Haced que regrese pronto mi marido.

 Y es que el talento musical, la insinuante conversación y el impetuoso ardor del joven Paris trastornaba el incauto corazón de la hermosa reina.

 Cuando Paris vio vacilar la fidelidad de Helena, olvidándose por completo de la misión que le confiara su padre, entregóse por completo al pensamiento de la engañosa promesa de la diosa Afrodita.

 --Dejadme, salid de Esparta y procurad olvidarme -se defendía Helena al verse acosada e impotente para resistir el asedio de Paris.

 Mas el príncipe, sin hacerle caso, reunió a sus más adictos y les indujo, con la perspectiva de un rico botín, a colaborar en el crimen que, con su ayuda, proyectaba perpetrar.

 En efecto, poco después asaltó el palacio.
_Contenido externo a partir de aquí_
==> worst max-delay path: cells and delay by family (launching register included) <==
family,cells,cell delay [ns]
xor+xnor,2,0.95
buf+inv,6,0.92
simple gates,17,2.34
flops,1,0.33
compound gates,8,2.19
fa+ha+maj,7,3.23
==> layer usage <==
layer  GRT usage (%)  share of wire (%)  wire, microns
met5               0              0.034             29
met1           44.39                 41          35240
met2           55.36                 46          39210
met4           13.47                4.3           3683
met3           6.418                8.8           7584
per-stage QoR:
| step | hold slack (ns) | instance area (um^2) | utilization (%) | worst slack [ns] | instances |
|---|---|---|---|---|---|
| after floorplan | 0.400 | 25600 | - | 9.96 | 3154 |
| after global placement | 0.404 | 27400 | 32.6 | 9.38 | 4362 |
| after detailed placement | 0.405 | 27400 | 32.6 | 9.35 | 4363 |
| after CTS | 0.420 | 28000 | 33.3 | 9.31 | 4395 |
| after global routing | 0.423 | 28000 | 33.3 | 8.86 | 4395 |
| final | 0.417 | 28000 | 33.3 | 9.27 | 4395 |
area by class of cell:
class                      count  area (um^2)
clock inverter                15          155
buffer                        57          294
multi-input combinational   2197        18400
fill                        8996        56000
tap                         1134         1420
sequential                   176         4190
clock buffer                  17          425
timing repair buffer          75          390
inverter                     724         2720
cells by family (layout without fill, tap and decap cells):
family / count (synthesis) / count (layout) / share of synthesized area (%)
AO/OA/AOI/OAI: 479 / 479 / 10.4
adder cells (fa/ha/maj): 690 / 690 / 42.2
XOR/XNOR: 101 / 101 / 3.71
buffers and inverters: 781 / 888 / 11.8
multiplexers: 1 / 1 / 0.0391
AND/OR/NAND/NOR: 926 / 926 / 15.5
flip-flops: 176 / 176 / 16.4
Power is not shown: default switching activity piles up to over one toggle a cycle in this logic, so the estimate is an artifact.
Y, tras de apoderarse de los tesoros del rey Menelao, llevóse a su esposa, la bella Helena, que le siguió a la fuerza, aunque no con desgana, hacia donde estaba anclada la flota.

 --Me temo que este rapto nos cueste muy caro -comentó agorero el príncipe Deífobo.

 Cuando Paris se encontraba ya en alta mar con su precioso botín, sobrecogió a las naves, en pleno Egeo, una repentina calma. Y frente a la nave almirante que conducía al raptor y a Helena, partióse una ola y el viejo dios marino Nereo alzó la cabeza, coronada de juncos, por encima de las aguas, y lanzó a los troyanos su fatídica predicción:

 --!Aves de mal agüero preceden tu viaje, execrable raptor! Los griegos vendrán con fuerte ejército, conjurados para destruir tu criminal enlace y el viejo reino de Príamo...

 El dios Nereo hizo una pausa durante la cual rugió el viento entre las velas desplegadas. Luego siguió diciendo:

 --!Ay, Paris, cuántos cadáveres causarás al pueblo troyano! La sangrienta lucha durará años y, al final, las teas griegas devorarán las casas de Troya y sobrevendrá la ruina de la ciudad.

 Después de lanzar esta profecía, el anciano Nereo se sumergió en las olas.

 El joven Paris le había escuchado con terror. Pero cuando la brisa comenzó a soplar de nuevo y las naves surcaron veloces las aguas, olvidó la predicción en los brazos de la raptada Helena.